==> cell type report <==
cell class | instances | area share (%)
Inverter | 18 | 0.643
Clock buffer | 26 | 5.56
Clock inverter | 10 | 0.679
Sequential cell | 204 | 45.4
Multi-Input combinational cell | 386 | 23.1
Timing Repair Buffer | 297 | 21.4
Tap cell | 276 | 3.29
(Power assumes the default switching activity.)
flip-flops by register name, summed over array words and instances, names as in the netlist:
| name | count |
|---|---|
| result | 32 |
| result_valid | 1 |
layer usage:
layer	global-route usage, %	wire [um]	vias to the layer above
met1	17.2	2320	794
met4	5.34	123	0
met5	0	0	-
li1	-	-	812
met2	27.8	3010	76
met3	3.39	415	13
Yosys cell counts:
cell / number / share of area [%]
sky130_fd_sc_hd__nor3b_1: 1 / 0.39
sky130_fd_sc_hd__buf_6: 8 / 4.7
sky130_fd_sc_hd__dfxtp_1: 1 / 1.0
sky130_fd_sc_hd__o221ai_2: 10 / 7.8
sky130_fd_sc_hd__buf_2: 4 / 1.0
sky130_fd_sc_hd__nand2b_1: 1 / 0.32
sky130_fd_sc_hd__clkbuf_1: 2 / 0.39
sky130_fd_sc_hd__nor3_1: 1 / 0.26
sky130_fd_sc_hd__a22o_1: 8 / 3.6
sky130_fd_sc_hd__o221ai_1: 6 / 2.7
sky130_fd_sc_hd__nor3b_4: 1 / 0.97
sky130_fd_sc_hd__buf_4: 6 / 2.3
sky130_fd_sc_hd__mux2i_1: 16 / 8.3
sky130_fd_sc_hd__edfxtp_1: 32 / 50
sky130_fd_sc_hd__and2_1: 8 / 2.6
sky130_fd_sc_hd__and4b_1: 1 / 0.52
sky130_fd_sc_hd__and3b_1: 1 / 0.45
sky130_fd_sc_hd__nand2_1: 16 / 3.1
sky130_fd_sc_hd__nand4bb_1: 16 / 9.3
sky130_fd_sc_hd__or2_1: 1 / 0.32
==> config.mk <==
export PLATFORM = sky130hd
export DESIGN_NAME = packet_sink
export DESIGN_NICKNAME = d
export VERILOG_FILES = /design/src/verilog/noc_pkg.sv /design/src/verilog/stats_pkg.sv /design/src/verilog/packet_sink.sv
export SDC_FILE = /design/constraint.sdc
export NUM_CORES = 2
export LEC_CHECK = 0
export BUFFER_PORTS_ARGS = -buffer_cell sky130_fd_sc_hd__buf_2
export CORE_ASPECT_RATIO = 0.9
export CORE_UTILIZATION = 50
export CTS_CLUSTER_DIAMETER = 30
export CTS_CLUSTER_SIZE = 30
export DETAILED_ROUTE_END_ITERATION = 8
export PLACE_DENSITY = 0.69
export SETUP_SLACK_MARGIN = 0.5
export SLEW_MARGIN = 0
export SYNTH_ARGS = -nofsm -noshare
export SYNTH_HDL_FRONTEND = slang
export SYNTH_SLANG_ARGS = --single-unit
==> constraint.sdc <==
create_clock -name clk -period 5.6 [get_ports clk]
set_input_delay 0.28 -clock clk [delete_from_list [all_inputs] [get_ports clk]]
set_output_delay 0.28 -clock clk [all_outputs]
set_load 0.03 [all_outputs]
<file path="config.mk">
export PLATFORM = sky130hd
export DESIGN_NAME = cr16_core
export DESIGN_NICKNAME = d
export VERILOG_FILES = /design/src/cr16_pkg.sv /design/src/cr16_alu.sv /design/src/cr16_bus_port.sv /design/src/cr16_control.sv /design/src/cr16_core.sv /design/src/cr16_regfile.sv /design/src/cr16_retire_counter.sv
export SDC_FILE = /design/constraint.sdc
export NUM_CORES = 1
export LEC_CHECK = 0
export ABC_AREA = 1
export BUFFER_PORTS_ARGS = -buffer_cell sky130_fd_sc_hd__clkbuf_2
export CAP_MARGIN = 10
export CORE_MARGIN = 2
export CORE_UTILIZATION = 45
export CTS_BUF_LIST = sky130_fd_sc_hd__clkbuf_4
export CTS_CLUSTER_DIAMETER = 200
export DETAILED_ROUTE_END_ITERATION = 8
export GPL_ROUTABILITY_DRIVEN = 0
export PLACE_DENSITY = 0.59
export SLEW_MARGIN = 0
export SYNTH_ARGS = -nofsm -noshare
export SYNTH_HDL_FRONTEND = slang
export SYNTH_SLANG_ARGS = --single-unit
</file>
<file path="constraint.sdc">
create_clock -name clk -period 12.85 [get_ports clk]
set_input_delay 1.285 -clock clk [delete_from_list [all_inputs] [get_ports clk]]
set_output_delay 1.285 -clock clk [all_outputs]
set_load 0.05 [all_outputs]
</file>
`config.mk`:
```
export PLATFORM = sky130hd
export DESIGN_NAME = pool_engine
export DESIGN_NICKNAME = d
export VERILOG_FILES = /design/src/source/pool_pkg.sv /design/src/source/pool_sync_fifo.sv /design/src/source/pool_cmd_decode.sv /design/src/source/pool_window_exec.sv /design/src/source/pool_result_writer.sv /design/src/source/pool_engine.sv
export VERILOG_INCLUDE_DIRS = /design/src /design/src/source
export SDC_FILE = /design/constraint.sdc
export NUM_CORES = 2
export LEC_CHECK = 0
export CORE_ASPECT_RATIO = 0.7
export CORE_MARGIN = 1.5
export CORE_UTILIZATION = 60
export CTS_CLUSTER_SIZE = 10
export DETAILED_ROUTE_END_ITERATION = 10
export DONT_BUFFER_PORTS = 1
export GPL_TIMING_DRIVEN = 0
export HOLD_SLACK_MARGIN = 0.06
export PLACE_DENSITY = 0.76
export SETUP_SLACK_MARGIN = 0.5
export SLEW_MARGIN = 20
export SYNTH_ARGS = -nofsm -noshare
export SYNTH_HDL_FRONTEND = slang
export SYNTH_SLANG_ARGS = --single-unit
```
`constraint.sdc`:
```
create_clock -name clk -period 23.9 [get_ports clk]
set_input_delay 3.585 -clock clk [delete_from_list [all_inputs] [get_ports clk]]
set_output_delay 3.585 -clock clk [all_outputs]
set_load 0.02 [all_outputs]
```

-- -- --

■ **Aim of the task**
Beginning at the line with "sky130_fd_sc_hd__o221ai_2: 10 / 7.8" and ending at the line with "sky130_fd_sc_hd__nand4bb_1: 16 / 9.3", reproduce each line of the data above exactly, and add no other lines.

■ **Solution to this exercise**
sky130_fd_sc_hd__o221ai_2: 10 / 7.8
sky130_fd_sc_hd__buf_2: 4 / 1.0
sky130_fd_sc_hd__nand2b_1: 1 / 0.32
sky130_fd_sc_hd__clkbuf_1: 2 / 0.39
sky130_fd_sc_hd__nor3_1: 1 / 0.26
sky130_fd_sc_hd__a22o_1: 8 / 3.6
sky130_fd_sc_hd__o221ai_1: 6 / 2.7
sky130_fd_sc_hd__nor3b_4: 1 / 0.97
sky130_fd_sc_hd__buf_4: 6 / 2.3
sky130_fd_sc_hd__mux2i_1: 16 / 8.3
sky130_fd_sc_hd__edfxtp_1: 32 / 50
sky130_fd_sc_hd__and2_1: 8 / 2.6
sky130_fd_sc_hd__and4b_1: 1 / 0.52
sky130_fd_sc_hd__and3b_1: 1 / 0.45
sky130_fd_sc_hd__nand2_1: 16 / 3.1
sky130_fd_sc_hd__nand4bb_1: 16 / 9.3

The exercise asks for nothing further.